Available records:
------------

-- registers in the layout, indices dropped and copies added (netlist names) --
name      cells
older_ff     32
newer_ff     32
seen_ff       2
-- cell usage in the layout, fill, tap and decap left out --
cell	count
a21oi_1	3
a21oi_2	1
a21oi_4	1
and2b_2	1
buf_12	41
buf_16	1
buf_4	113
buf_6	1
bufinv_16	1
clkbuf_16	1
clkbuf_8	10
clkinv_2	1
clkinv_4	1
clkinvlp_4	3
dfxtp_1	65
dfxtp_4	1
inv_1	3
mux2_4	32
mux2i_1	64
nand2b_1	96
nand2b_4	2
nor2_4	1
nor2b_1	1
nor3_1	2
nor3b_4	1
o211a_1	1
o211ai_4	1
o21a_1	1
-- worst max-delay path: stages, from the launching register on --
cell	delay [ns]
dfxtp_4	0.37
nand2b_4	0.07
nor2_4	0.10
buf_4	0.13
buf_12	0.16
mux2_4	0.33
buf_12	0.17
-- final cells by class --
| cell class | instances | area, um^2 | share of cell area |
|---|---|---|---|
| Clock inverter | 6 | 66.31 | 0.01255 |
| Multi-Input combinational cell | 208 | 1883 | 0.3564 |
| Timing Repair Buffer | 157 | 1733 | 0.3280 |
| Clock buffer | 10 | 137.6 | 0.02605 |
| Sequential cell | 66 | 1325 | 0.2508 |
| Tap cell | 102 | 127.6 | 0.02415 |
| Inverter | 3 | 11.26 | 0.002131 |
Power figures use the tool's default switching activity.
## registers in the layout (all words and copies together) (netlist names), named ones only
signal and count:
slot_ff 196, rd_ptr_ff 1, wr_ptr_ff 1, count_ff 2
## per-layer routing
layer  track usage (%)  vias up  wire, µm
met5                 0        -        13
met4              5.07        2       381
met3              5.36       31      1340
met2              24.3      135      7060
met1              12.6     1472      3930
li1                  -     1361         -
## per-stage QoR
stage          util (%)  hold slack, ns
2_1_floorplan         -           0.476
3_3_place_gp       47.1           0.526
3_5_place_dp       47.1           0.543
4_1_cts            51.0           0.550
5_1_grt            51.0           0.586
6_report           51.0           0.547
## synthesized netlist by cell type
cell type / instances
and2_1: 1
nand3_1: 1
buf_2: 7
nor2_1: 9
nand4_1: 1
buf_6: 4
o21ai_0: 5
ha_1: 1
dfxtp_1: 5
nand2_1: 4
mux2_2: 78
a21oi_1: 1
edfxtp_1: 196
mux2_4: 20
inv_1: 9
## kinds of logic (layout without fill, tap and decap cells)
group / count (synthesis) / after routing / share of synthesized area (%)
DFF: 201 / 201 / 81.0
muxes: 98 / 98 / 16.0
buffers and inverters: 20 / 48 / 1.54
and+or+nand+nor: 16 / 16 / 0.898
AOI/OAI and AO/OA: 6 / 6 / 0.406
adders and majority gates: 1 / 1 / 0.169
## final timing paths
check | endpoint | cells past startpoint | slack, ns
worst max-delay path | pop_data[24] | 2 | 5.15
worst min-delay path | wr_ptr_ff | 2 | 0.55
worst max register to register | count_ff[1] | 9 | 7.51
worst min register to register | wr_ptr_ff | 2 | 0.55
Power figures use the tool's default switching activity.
--- config.mk ---
export PLATFORM = sky130hd
export DESIGN_NAME = pfs_back
export DESIGN_NICKNAME = d
export VERILOG_FILES = /design/src/sv/pfs_pkg.sv /design/src/sv/pfs_back.sv
export SDC_FILE = /design/constraint.sdc
export NUM_CORES = 2
export LEC_CHECK = 0
export BUFFER_PORTS_ARGS = -buffer_cell sky130_fd_sc_hd__clkbuf_2
export CORE_AREA = 2 2 316 443
export CTS_CLUSTER_DIAMETER = 120
export DETAILED_ROUTE_END_ITERATION = 7
export DIE_AREA = 0 0 318 445
export PLACE_DENSITY = 0.89
export SLEW_MARGIN = 5
export SYNTH_ARGS = -nofsm -noshare
export SYNTH_HDL_FRONTEND = slang
export SYNTH_SLANG_ARGS = --single-unit
--- constraint.sdc ---
create_clock -name clock -period 13.25 [get_ports clock]
set_input_delay 1.9875 -clock clock [delete_from_list [all_inputs] [get_ports clock]]
set_output_delay 1.9875 -clock clock [all_outputs]
set_load 0.02 [all_outputs]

------------

Task brief: Give an exact transcription of all the material.

Expected output:
-- registers in the layout, indices dropped and copies added (netlist names) --
name      cells
older_ff     32
newer_ff     32
seen_ff       2
-- cell usage in the layout, fill, tap and decap left out --
cell	count
a21oi_1	3
a21oi_2	1
a21oi_4	1
and2b_2	1
buf_12	41
buf_16	1
buf_4	113
buf_6	1
bufinv_16	1
clkbuf_16	1
clkbuf_8	10
clkinv_2	1
clkinv_4	1
clkinvlp_4	3
dfxtp_1	65
dfxtp_4	1
inv_1	3
mux2_4	32
mux2i_1	64
nand2b_1	96
nand2b_4	2
nor2_4	1
nor2b_1	1
nor3_1	2
nor3b_4	1
o211a_1	1
o211ai_4	1
o21a_1	1
-- worst max-delay path: stages, from the launching register on --
cell	delay [ns]
dfxtp_4	0.37
nand2b_4	0.07
nor2_4	0.10
buf_4	0.13
buf_12	0.16
mux2_4	0.33
buf_12	0.17
-- final cells by class --
| cell class | instances | area, um^2 | share of cell area |
|---|---|---|---|
| Clock inverter | 6 | 66.31 | 0.01255 |
| Multi-Input combinational cell | 208 | 1883 | 0.3564 |
| Timing Repair Buffer | 157 | 1733 | 0.3280 |
| Clock buffer | 10 | 137.6 | 0.02605 |
| Sequential cell | 66 | 1325 | 0.2508 |
| Tap cell | 102 | 127.6 | 0.02415 |
| Inverter | 3 | 11.26 | 0.002131 |
Power figures use the tool's default switching activity.
## registers in the layout (all words and copies together) (netlist names), named ones only
signal and count:
slot_ff 196, rd_ptr_ff 1, wr_ptr_ff 1, count_ff 2
## per-layer routing
layer  track usage (%)  vias up  wire, µm
met5                 0        -        13
met4              5.07        2       381
met3              5.36       31      1340
met2              24.3      135      7060
met1              12.6     1472      3930
li1                  -     1361         -
## per-stage QoR
stage          util (%)  hold slack, ns
2_1_floorplan         -           0.476
3_3_place_gp       47.1           0.526
3_5_place_dp       47.1           0.543
4_1_cts            51.0           0.550
5_1_grt            51.0           0.586
6_report           51.0           0.547
## synthesized netlist by cell type
cell type / instances
and2_1: 1
nand3_1: 1
buf_2: 7
nor2_1: 9
nand4_1: 1
buf_6: 4
o21ai_0: 5
ha_1: 1
dfxtp_1: 5
nand2_1: 4
mux2_2: 78
a21oi_1: 1
edfxtp_1: 196
mux2_4: 20
inv_1: 9
## kinds of logic (layout without fill, tap and decap cells)
group / count (synthesis) / after routing / share of synthesized area (%)
DFF: 201 / 201 / 81.0
muxes: 98 / 98 / 16.0
buffers and inverters: 20 / 48 / 1.54
and+or+nand+nor: 16 / 16 / 0.898
AOI/OAI and AO/OA: 6 / 6 / 0.406
adders and majority gates: 1 / 1 / 0.169
## final timing paths
check | endpoint | cells past startpoint | slack, ns
worst max-delay path | pop_data[24] | 2 | 5.15
worst min-delay path | wr_ptr_ff | 2 | 0.55
worst max register to register | count_ff[1] | 9 | 7.51
worst min register to register | wr_ptr_ff | 2 | 0.55
Power figures use the tool's default switching activity.
--- config.mk ---
export PLATFORM = sky130hd
export DESIGN_NAME = pfs_back
export DESIGN_NICKNAME = d
export VERILOG_FILES = /design/src/sv/pfs_pkg.sv /design/src/sv/pfs_back.sv
export SDC_FILE = /design/constraint.sdc
export NUM_CORES = 2
export LEC_CHECK = 0
export BUFFER_PORTS_ARGS = -buffer_cell sky130_fd_sc_hd__clkbuf_2
export CORE_AREA = 2 2 316 443
export CTS_CLUSTER_DIAMETER = 120
export DETAILED_ROUTE_END_ITERATION = 7
export DIE_AREA = 0 0 318 445
export PLACE_DENSITY = 0.89
export SLEW_MARGIN = 5
export SYNTH_ARGS = -nofsm -noshare
export SYNTH_HDL_FRONTEND = slang
export SYNTH_SLANG_ARGS = --single-unit
--- constraint.sdc ---
create_clock -name clock -period 13.25 [get_ports clock]
set_input_delay 1.9875 -clock clock [delete_from_list [all_inputs] [get_ports clock]]
set_output_delay 1.9875 -clock clock [all_outputs]
set_load 0.02 [all_outputs]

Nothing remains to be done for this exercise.